Resulta que vivíamos por encima de nuestras posibilidades. Pero no sólo las familias, también los Estados. Todos andábamos entrampados hasta las cejas debido a una ilusión colectiva. Creíamos que el dinero era ilimitado y que cualquier precio podía ser siempre satisfecho por algún comprador.

Hasta los profesionales de las finanzas cayeron en la vorágine del dispendio sin fin. Se adquirían viviendas para, antes de ser ocupadas, venderlas con una ganancia desproporcionada, mientras los bancos prestaban dinero sin apenas exigir solvencia en un círculo vicioso del que obtuvieron pingües beneficios. Hasta que se descubrió que todo era humo.

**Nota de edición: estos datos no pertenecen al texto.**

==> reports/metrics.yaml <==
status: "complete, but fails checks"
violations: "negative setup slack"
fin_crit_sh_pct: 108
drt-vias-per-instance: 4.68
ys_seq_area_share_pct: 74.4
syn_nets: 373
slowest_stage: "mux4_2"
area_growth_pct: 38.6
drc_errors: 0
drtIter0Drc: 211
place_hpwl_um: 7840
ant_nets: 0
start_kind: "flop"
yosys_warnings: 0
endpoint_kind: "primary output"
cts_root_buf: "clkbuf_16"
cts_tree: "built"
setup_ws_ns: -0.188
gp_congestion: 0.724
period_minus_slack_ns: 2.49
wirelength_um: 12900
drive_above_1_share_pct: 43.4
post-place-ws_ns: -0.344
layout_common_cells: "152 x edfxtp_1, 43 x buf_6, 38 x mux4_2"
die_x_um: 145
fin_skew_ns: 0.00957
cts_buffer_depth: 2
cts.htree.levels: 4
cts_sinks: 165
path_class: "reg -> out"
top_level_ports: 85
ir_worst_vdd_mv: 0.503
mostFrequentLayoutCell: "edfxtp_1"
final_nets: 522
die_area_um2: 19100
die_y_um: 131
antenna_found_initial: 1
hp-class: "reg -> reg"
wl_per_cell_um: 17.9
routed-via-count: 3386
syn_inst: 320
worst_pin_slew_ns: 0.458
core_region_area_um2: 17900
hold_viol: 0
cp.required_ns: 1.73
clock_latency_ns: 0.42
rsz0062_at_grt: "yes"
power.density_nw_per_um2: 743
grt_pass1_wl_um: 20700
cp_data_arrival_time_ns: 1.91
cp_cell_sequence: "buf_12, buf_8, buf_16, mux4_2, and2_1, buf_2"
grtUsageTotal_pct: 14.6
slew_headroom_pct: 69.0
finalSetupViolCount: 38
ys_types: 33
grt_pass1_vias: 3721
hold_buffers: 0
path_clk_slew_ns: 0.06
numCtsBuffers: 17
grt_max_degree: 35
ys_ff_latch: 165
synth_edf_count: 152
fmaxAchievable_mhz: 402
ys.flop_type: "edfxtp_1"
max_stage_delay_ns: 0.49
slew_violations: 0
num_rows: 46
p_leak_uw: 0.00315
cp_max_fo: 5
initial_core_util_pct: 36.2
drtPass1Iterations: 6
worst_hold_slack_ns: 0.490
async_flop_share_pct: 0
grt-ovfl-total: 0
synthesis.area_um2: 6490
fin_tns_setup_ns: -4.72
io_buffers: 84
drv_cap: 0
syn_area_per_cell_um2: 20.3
### config.mk
export PLATFORM = sky130hd
export DESIGN_NAME = uc_dispatch
export DESIGN_NICKNAME = d
export VERILOG_FILES = /design/src/rtl/uc_dispatch.sv
export SDC_FILE = /design/constraint.sdc
export NUM_CORES = 1
export LEC_CHECK = 0
export CELL_PAD_IN_SITES_DETAIL_PLACEMENT = 1
export CELL_PAD_IN_SITES_GLOBAL_PLACEMENT = 1
export CORE_UTILIZATION = 45
export DETAILED_ROUTE_END_ITERATION = 10
export PLACE_DENSITY_LB_ADDON = 0.1
export SYNTH_ARGS = -nofsm -noshare
export SYNTH_HDL_FRONTEND = slang
export SYNTH_SLANG_ARGS = --single-unit
export TNS_END_PERCENT = 30
### constraint.sdc
create_clock -name clk -period 10 [get_ports clk]
set_input_delay 2 -clock clk [delete_from_list [all_inputs] [get_ports clk]]
set_output_delay 2 -clock clk [all_outputs]
set_load 0.02 [all_outputs]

Una tras otra, firmas prestigiosas que “movían” ese dinero tuvieron que ser intervenidas en los Estados Unidos -¡patria del liberalismo económico!- para evitar el desplome total del sistema financiero. Y como el dinero es lo único que de verdad está globalizado, entidades de todo el mundo vieron afectadas sus inversiones en esos bienes financieros de volátil rentabilidad. La deuda de los países comenzó entonces a crecer a niveles inasumibles, atrapados en las dentelladas de los especuladores.

¿Qué tiene ello que ver con nosotros? Pues que vivimos en una economía de mercado mundial. Al no haber financiación, no hay crédito. Además, nuestra mayor riqueza –el ladrillo- ha explotado como una pompa de jabón. La parálisis económica es prácticamente total con la consiguiente destrucción de puestos de trabajo.

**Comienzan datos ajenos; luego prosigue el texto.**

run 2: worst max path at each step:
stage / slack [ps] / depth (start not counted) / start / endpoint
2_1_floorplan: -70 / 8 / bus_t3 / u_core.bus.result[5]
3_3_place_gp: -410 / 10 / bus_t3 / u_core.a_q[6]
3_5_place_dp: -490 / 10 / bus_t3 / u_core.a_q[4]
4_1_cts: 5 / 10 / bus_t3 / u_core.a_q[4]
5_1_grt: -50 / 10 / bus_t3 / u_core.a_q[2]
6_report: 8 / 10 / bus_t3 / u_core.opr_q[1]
===== src/rtl/jk_pkg.sv =====
// Shared types for the JK excitation driver: FSM states, JK drive codes and the
// excitation function that maps a q transition onto a {j,k} pair.
package jk_pkg;

  typedef enum logic [1:0] {
    ST_IDLE,
    ST_INIT,
    ST_RUN,
    ST_FLUSH
  } state_e;

  typedef logic [1:0] jk_code_t;

  localparam jk_code_t JK_HOLD   = 2'b00;
  localparam jk_code_t JK_RESET  = 2'b01;
  localparam jk_code_t JK_SET    = 2'b10;
  localparam jk_code_t JK_TOGGLE = 2'b11;

  // The don't-care in each JK excitation entry is resolved towards hold/set/reset
  // codes (toggle_pref=0) or towards toggle-heavy codes (toggle_pref=1).
  function automatic jk_code_t jk_excite(input logic q, input logic q_next,
                                         input logic toggle_pref);
    if (toggle_pref) begin
      if (q != q_next) return JK_TOGGLE;
      return q_next ? JK_SET : JK_RESET;
    end
    if (q == q_next) return JK_HOLD;
    return q_next ? JK_SET : JK_RESET;
  endfunction

endpackage


===== src/rtl/jk_excitation_driver.sv =====
// Drives a jkff so its q follows a latched WIDTH-bit pattern (bit 0 first),
// and counts cycles where the fed-back q disagrees with the expected sequence.
module jk_excitation_driver
  import jk_pkg::*;
#(
  parameter int WIDTH       = 8,
  parameter bit TOGGLE_PREF = 1'b0
) (
  input  logic                       clk,
  input  logic                       rst,
  input  logic [WIDTH-1:0]           pattern,
  input  logic                       pattern_valid,
  output logic                       ready,
  output logic                       j,
  output logic                       k,
  input  logic                       q_fb,
  output logic                       busy,
  output logic                       done,
  output logic [$clog2(WIDTH+2)-1:0] mismatch_cnt,
  output logic                       pass
);

  localparam int CNT_W = $clog2(WIDTH + 2);
  localparam int IDX_W = $clog2(WIDTH);

  state_e            state_q, state_d;
  logic [WIDTH-1:0]  pat_q, pat_d;
  logic              shadow_q, shadow_d;
  logic              shadow_dly_q, shadow_dly_d;
  logic [IDX_W-1:0]  idx_q, idx_d;
  jk_code_t          jk_q, jk_d;
  logic [CNT_W-1:0]  cnt_q, cnt_d;
  logic              pass_q, pass_d;
  logic              done_q, done_d;
  logic              check_en;

  // q_fb lags the issued bit by one more edge than the shadow, hence the delay.
  assign check_en = (state_q == ST_RUN) || (state_q == ST_FLUSH);

  // NOTE: every signal gets a default before the case so no path leaves it
  // unassigned; a missing default in always_comb would infer a latch.
  always_comb begin
    state_d      = state_q;
    pat_d        = pat_q;
    shadow_d     = shadow_q;
    shadow_dly_d = shadow_q;
    idx_d        = idx_q;
    jk_d         = jk_q;
    cnt_d        = cnt_q;
    pass_d       = pass_q;
    done_d       = 1'b0;

    if (check_en && (q_fb != shadow_dly_q) && (cnt_q != '1)) begin
      cnt_d = cnt_q + CNT_W'(1);
    end

    unique case (state_q)
      ST_IDLE: begin
        if (pattern_valid) begin
          pat_d    = pattern;
          cnt_d    = '0;
          pass_d   = 1'b0;
          jk_d     = JK_RESET;
          shadow_d = 1'b0;
          state_d  = ST_INIT;
        end
      end
      ST_INIT: begin
        jk_d     = jk_excite(1'b0, pat_q[0], TOGGLE_PREF);
        shadow_d = pat_q[0];
        idx_d    = IDX_W'(1);
        state_d  = ST_RUN;
      end
      ST_RUN: begin
        jk_d     = jk_excite(shadow_q, pat_q[idx_q], TOGGLE_PREF);
        shadow_d = pat_q[idx_q];
        if (idx_q == IDX_W'(WIDTH - 1)) begin
          idx_d   = '0;
          state_d = ST_FLUSH;
        end else begin
          idx_d = idx_q + IDX_W'(1);
        end
      end
      ST_FLUSH: begin
        // idx doubles as the two-cycle flush counter.
        jk_d = JK_HOLD;
        if (idx_q == IDX_W'(1)) begin
          idx_d   = '0;
          done_d  = 1'b1;
          pass_d  = (cnt_d == '0);
          state_d = ST_IDLE;
        end else begin
          idx_d = idx_q + IDX_W'(1);
        end
      end
      default: state_d = ST_IDLE;
    endcase
  end

  // NOTE: state uses non-blocking assignments so every flop samples the values
  // from before the edge, independent of statement order.
  always_ff @(posedge clk or posedge rst) begin
    if (rst) begin
      state_q      <= ST_IDLE;
      // NOTE: the pattern register is reset too; it is only WIDTH flops and a
      // known value keeps post-reset behaviour deterministic.
      pat_q        <= '0;
      shadow_q     <= 1'b0;
      shadow_dly_q <= 1'b0;
      idx_q        <= '0;
      jk_q         <= JK_HOLD;
      cnt_q        <= '0;
      pass_q       <= 1'b0;
      done_q       <= 1'b0;
    end else begin
      state_q      <= state_d;
      pat_q        <= pat_d;
      shadow_q     <= shadow_d;
      shadow_dly_q <= shadow_dly_d;
      idx_q        <= idx_d;
      jk_q         <= jk_d;
      cnt_q        <= cnt_d;
      pass_q       <= pass_d;
      done_q       <= done_d;
    end
  end

  assign ready        = (state_q == ST_IDLE);
  assign busy         = (state_q != ST_IDLE);
  assign j            = jk_q[1];
  assign k            = jk_q[0];
  assign done         = done_q;
  assign mismatch_cnt = cnt_q;
  assign pass         = pass_q;

endmodule

===== config.mk =====
export PLATFORM = sky130hd
export DESIGN_NAME = jk_excitation_driver
export DESIGN_NICKNAME = d
export VERILOG_FILES = /design/src/rtl/jk_pkg.sv /design/src/rtl/jk_excitation_driver.sv
export SDC_FILE = /design/constraint.sdc
export NUM_CORES = 1
export LEC_CHECK = 0
export ABC_AREA = 1
export BUFFER_PORTS_ARGS = -buffer_cell sky130_fd_sc_hd__buf_2
export CORE_UTILIZATION = 49
export DETAILED_ROUTE_END_ITERATION = 7
export PLACE_DENSITY_LB_ADDON = 0.05
export SYNTH_ARGS = -nofsm -noshare
export SYNTH_HDL_FRONTEND = slang
export SYNTH_SLANG_ARGS = --single-unit
export TNS_END_PERCENT = 50

===== constraint.sdc =====
create_clock -name clk -period 1.22 [get_ports clk]
set_input_delay 0.244 -clock clk [delete_from_list [all_inputs] [get_ports clk]]
set_output_delay 0.244 -clock clk [all_outputs]
set_load 0.005 [all_outputs]

==> results.ini <==
[timing]
tightest_slew_ns=0.303
hold_ws_ns=0.113
timing.final.crit_period_ns=1.51
maxSlewViolCount=0
setup_tns_ns=-2.29
grt_setup_unrepaired=yes
final_hold_vio_count=0
timing.final.crit_share_pct=124
setup_violations=17
clock-skew-final_ns=0.00337
max_slew_margin_pct=79.8
postLayoutSetupSlackWorst_ns=-0.290
fmax_ghz=0.662

[cts]
clkSlewWorstSetupHoldPaths_ns=0.13
cts-root-buf=clkbuf_4
tritoncts=done
cts.sink_count=23
max-clock-path-buffers=2
worst_skew_pair.late_latency_ns=0.33
cts_made_buffers=3
clock_tree.htree_level_count=1

[power_and_ir_drop]
max-vdd-ir-drop_mv=1.66
cellLeakagePower_nw=0.963
power.density_nw_per_um2=2580
finalPower_mw=4.88

[drt]
route.detailed.wl_per_inst_um=13.7
routed-via-count=1208
detail_route.first_pass.iterations=4
detail_route.vias_per_cell=5.05
antenna_violating_nets_post_route=0
detailedRoute.firstIterationViolations=18
postRouteWirelength_mm=3.26
drcViolationCount=0

[placement]
post-place-ws_ns=-0.207
dp_hpwl_mm=1.97
postPlaceCellArea_um2=1570
io_buffer_count=21
place_inst=225
routability_driven_placement_congestion_ratio=0.803

[synth]
synth_nets=178
netlist.top_cell.by_area=dfrtp_1
ys.warnings.count=0
synth_top_area_share_pct=45.5
synth_top_area_cells=dfrtp_1, nand2_1, ha_1, inv_1, o21ai_0
synthCells=158
mean_syn_cell_area_um2=8.01
mappedNetlistArea_um2=1260
synth-seq-area-share_pct=45.5
synth_seq_cells=23
yosys.cell_types.count=21

[min_path]
hold_path.startpoint=pattern[7]
worst_hold_path_type=in -> reg

[floorplanning]
placeableCoreArea_um2=2450
die_height_um=52.8
dieWidth_um=52.8
floorplan.rows=18
num_io_pins=22
floorplan.die_area_um2=2790
initial_core_util_pct=51.5

[grt]
grt_max_degree=24
grt_first_pass_wirelength_mm=4.64
grt_pass1_vias=1113
antenna_found_initial=0
overflow=0
grt_use_total_pct=23.3

[cells_and_area]
area_growth_syn_to_layout_pct=49.7
number_of_antenna_cells_inserted=0
nFillCells=172
finish.cell_count_without_fillers=239
postLayoutCellArea_um2=1890
drive_above_1_share_pct=50.7
finish.utilization_pct=77.1
layout_common_cells=nand2_1, dfrtp_1, buf_4
leading_cell_type_in_the_layout_fill_and_taps_excluded=nand2_1
layout.nets=230

[critical_path]
worstPathArrival_ns=1.27
r2r_start=state_q[1]
worst-setup-path-type=reg -> out
crit_path_start=state_q[0]
biggest_fanout_along_the_worst_timing_path=4
nature_of_the_critical_path_startpoint=flop
cp-end-kind=output pin
worst_ep_required_time_ns=0.98

[run_status]
violations=setup timing
status=finished, violations left

[job]
max-cap-violations=0

==> cells in the mapped netlist <==
cell type / instances
xor2_1: 1
o211ai_1: 1
nand4_1: 4
o21ai_0: 12
nor2_1: 11
nand3_4: 1
inv_2: 1
nand2_2: 2
nor2_2: 2
buf_2: 2
o22ai_1: 1
nand3_2: 1
dfrtp_1: 23
nand3_1: 10
ha_1: 8
a21oi_1: 6
inv_1: 23
nand2_1: 45
nor2_4: 2
o32ai_1: 1
buf_4: 1
==> metal layers <==
metal | track usage (%) | share of wire [%] | wire (um)
met4 | 9.65 | 1.9 | 62
met3 | 3.19 | 4.0 | 131
met5 | 0 | 0 | 0
met2 | 39.9 | 51 | 1670
met1 | 29.1 | 43 | 1400
==> cells by family after synthesis <==
kind of cell / count (synthesis) / synth area share [%]
adders and majority gates: 8 / 7.91
and+or+nand+nor: 78 / 28.5
AOI/OAI and AO/OA: 21 / 8.90
xor gates and xnor gates: 1 / 0.693
DFF: 23 / 45.5
buffers and inverters: 27 / 8.51
==> worst max-delay path, cell delays in order (launching register included) <==
cell     delay [ns]
dfrtp_1        0.42
inv_2          0.11
ha_4           0.17
inv_4          0.04
buf_6          0.10
buf_6          0.10
==> flip-flops by register name (all words and copies together) (netlist names) <==
register      flops
shadow_dly_q      1
mismatch_cnt      4
pass              1
idx_q             3
jk_q              2
done              1
shadow_dly_d      1
pat_q             8
state_q           2
==> worst paths after layout <==
check	end	cells after the start	slack [ns]
worst max-delay path	busy	5	-0.29
worst min-delay path	pat_q[7]	3	0.11
worst max register to register	pass	11	-0.26
worst min register to register	shadow_dly_q	0	0.46
max in group asynchronous	idx_q[0]	4	0.48
min in group asynchronous	mismatch_cnt[3]	4	0.49
==> layout make-up <==
class | instances | area, um2 | area share (%)
sequential | 23 | 578 | 30.5
multi-input combinational | 108 | 773 | 40.8
clock buffer | 4 | 26.3 | 1.39
timing repair buffer | 50 | 378 | 20.0
tap | 30 | 37.5 | 1.98
inverter | 24 | 100 | 5.29
==> power breakdown <==
| part | internal (mW) | switching, mW | leakage (nW) |
|---|---|---|---|
| logic | 1.52 | 1.70 | 0.655 |
| clock network | 0.128 | 0.253 | 0.0150 |
| registers | 1.07 | 0.203 | 0.293 |
| total | 2.73 | 2.15 | 0.963 |
==> what timing repair did <==
item                       CTS  global route
resized for setup           33            37
hold buffers                 1             0
setup endpoints to repair   23            26
pin swaps                    7            12
buffers inserted             6             2
hold endpoints to repair    23             0
cloned                       1             0
No activity file was read; power rests on OpenSTA's default activity.
`src/rtl/spi_iram_loader.sv`:
```
// spi_iram_loader
//   SPI slave (mode 0, MSB first) that loads CPU instruction RAM through its
//   normal write port and controls the CPU reset request.
//   Frame = header word, then (for WRITE) any number of data words.
//   Header top bits: 10 WRITE (low ADDR_W bits = start address), 11 RUN,
//   01 HOLD, 00 NOP.
// Ports:
//   clk, reset      system clock, asynchronous active-low reset
//   nCS, SCK, MOSI  SPI pins, asynchronous to clk (f_clk >= 4 x f_SCK)
//   mem_we          one-cycle instruction RAM write strobe
//   mem_addr        write address (post-increments after each write)
//   mem_wdata       write data
//   cpu_hold        CPU reset request, active high
//   busy            frame in progress
//   frame_err       sticky: last frame ended mid-word
module spi_iram_loader #(
    parameter int unsigned DATA_W        = 16,
    parameter int unsigned ADDR_W        = 10,
    parameter int unsigned SYNC_STAGES   = 2,
    parameter bit          HOLD_ON_RESET = 1'b1
) (
    input  logic              clk,
    input  logic              reset,
    input  logic              nCS,
    input  logic              SCK,
    input  logic              MOSI,
    output logic              mem_we,
    output logic [ADDR_W-1:0] mem_addr,
    output logic [DATA_W-1:0] mem_wdata,
    output logic              cpu_hold,
    output logic              busy,
    output logic              frame_err
);

    localparam int unsigned CNT_W = (DATA_W > 1) ? $clog2(DATA_W) : 1;

    typedef enum logic [1:0] {IDLE, HDR, DATA, DISCARD} state_e;

    state_e                 state_q, state_d;
    logic [SYNC_STAGES-1:0] ncs_sync_q, ncs_sync_d;
    logic [SYNC_STAGES-1:0] sck_sync_q, sck_sync_d;
    logic [SYNC_STAGES-1:0] mosi_sync_q, mosi_sync_d;
    logic                   ncs_prev_q, ncs_prev_d;
    logic                   sck_prev_q, sck_prev_d;
    // Only DATA_W-1 bits need storing; the newest bit comes straight from MOSI.
    logic [DATA_W-2:0]      shift_q, shift_d;
    logic [CNT_W-1:0]       bit_cnt_q, bit_cnt_d;
    logic                   mem_we_q, mem_we_d;
    logic [ADDR_W-1:0]      mem_addr_q, mem_addr_d;
    logic [DATA_W-1:0]      mem_wdata_q, mem_wdata_d;
    logic                   cpu_hold_q, cpu_hold_d;
    logic                   busy_q, busy_d;
    logic                   frame_err_q, frame_err_d;

    logic                   ncs_s, sck_s, mosi_s;
    logic                   ncs_fall, ncs_rise, sck_rise, word_done;
    logic [DATA_W-1:0]      word;

    assign ncs_s  = ncs_sync_q[SYNC_STAGES-1];
    assign sck_s  = sck_sync_q[SYNC_STAGES-1];
    assign mosi_s = mosi_sync_q[SYNC_STAGES-1];

    assign ncs_fall = ~ncs_s & ncs_prev_q;
    assign ncs_rise = ncs_s & ~ncs_prev_q;
    // Gated on the previous nCS sample so an edge arriving together with the
    // nCS rise is still processed before the frame closes.
    assign sck_rise  = sck_s & ~sck_prev_q & ~ncs_prev_q;
    assign word      = {shift_q, mosi_s};
    assign word_done = sck_rise && (bit_cnt_q == CNT_W'(DATA_W - 1));

    always_comb begin
        state_d     = state_q;
        ncs_sync_d  = {ncs_sync_q[SYNC_STAGES-2:0], nCS};
        sck_sync_d  = {sck_sync_q[SYNC_STAGES-2:0], SCK};
        mosi_sync_d = {mosi_sync_q[SYNC_STAGES-2:0], MOSI};
        ncs_prev_d  = ncs_s;
        sck_prev_d  = sck_s;
        shift_d     = shift_q;
        bit_cnt_d   = bit_cnt_q;
        mem_we_d    = 1'b0;
        mem_addr_d  = mem_addr_q;
        mem_wdata_d = mem_wdata_q;
        cpu_hold_d  = cpu_hold_q;
        busy_d      = busy_q;
        frame_err_d = frame_err_q;

        if (mem_we_q) begin
            mem_addr_d = mem_addr_q + ADDR_W'(1);
        end

        if (sck_rise && state_q != IDLE) begin
            shift_d   = word[DATA_W-2:0];
            bit_cnt_d = word_done ? '0 : bit_cnt_q + CNT_W'(1);
        end

        unique case (state_q)
            IDLE: begin
                if (ncs_fall) begin
                    frame_err_d = 1'b0;
                    busy_d      = 1'b1;
                    state_d     = HDR;
                end
            end
            HDR: begin
                if (word_done) begin
                    unique case (word[DATA_W-1 -: 2])
                        2'b10: begin
                            mem_addr_d = word[ADDR_W-1:0];
                            state_d    = DATA;
                        end
                        2'b11: begin
                            cpu_hold_d = 1'b0;
                            state_d    = DISCARD;
                        end
                        2'b01: begin
                            cpu_hold_d = 1'b1;
                            state_d    = DISCARD;
                        end
                        default: state_d = DISCARD;
                    endcase
                end
            end
            DATA: begin
                if (word_done) begin
                    mem_wdata_d = word;
                    mem_we_d    = 1'b1;
                end
            end
            default: ;
        endcase

        // Frame close is applied after any same-cycle edge, so the counter
        // value checked here already includes that final bit.
        if (ncs_rise && state_q != IDLE) begin
            if (bit_cnt_d != '0) begin
                frame_err_d = 1'b1;
            end
            bit_cnt_d = '0;
            busy_d    = 1'b0;
            state_d   = IDLE;
        end
    end

    always_ff @(posedge clk or negedge reset) begin
        if (!reset) begin
            state_q     <= IDLE;
            ncs_sync_q  <= '1;
            sck_sync_q  <= '0;
            mosi_sync_q <= '0;
            ncs_prev_q  <= 1'b1;
            sck_prev_q  <= 1'b0;
            shift_q     <= '0;
            bit_cnt_q   <= '0;
            mem_we_q    <= 1'b0;
            mem_addr_q  <= '0;
            mem_wdata_q <= '0;
            cpu_hold_q  <= HOLD_ON_RESET;
            busy_q      <= 1'b0;
            frame_err_q <= 1'b0;
        end else begin
            state_q     <= state_d;
            ncs_sync_q  <= ncs_sync_d;
            sck_sync_q  <= sck_sync_d;
            mosi_sync_q <= mosi_sync_d;
            ncs_prev_q  <= ncs_prev_d;
            sck_prev_q  <= sck_prev_d;
            shift_q     <= shift_d;
            bit_cnt_q   <= bit_cnt_d;
            mem_we_q    <= mem_we_d;
            mem_addr_q  <= mem_addr_d;
            mem_wdata_q <= mem_wdata_d;
            cpu_hold_q  <= cpu_hold_d;
            busy_q      <= busy_d;
            frame_err_q <= frame_err_d;
        end
    end

    assign mem_we    = mem_we_q;
    assign mem_addr  = mem_addr_q;
    assign mem_wdata = mem_wdata_q;
    assign cpu_hold  = cpu_hold_q;
    assign busy      = busy_q;
    assign frame_err = frame_err_q;

endmodule
```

La tasa de paro alcanza cotas desconocidas. El consumo se resiente y se hunde el comercio. No se compra ni se vende. Nadie se fía de nadie. Nos creíamos ricos y ahora resulta que tenemos que pagar la crisis con medidas adoptadas por un Gobierno socialista: reducción de sueldos y subida del IVA, junto al desmantelamiento de las redes de ayuda social (pensiones, natalidad, medicamentos...). Algo que será muy lógico desde la óptica del capitalismo, pero tremendamente injusto desde el humano.

Sin guerras, ni escasez de petróleo ni de materias primas, se produce una crisis como nunca antes se ha había conocido ¿De quién es la culpa? Lo ignoro, pero lo que sí tengo claro es que tendrán que pagarla los que nada tienen que ver con ella. Si no fuera porque las consecuencias la sufren los más desfavorecidos, nos alegraríamos de que se rompiera el espejismo.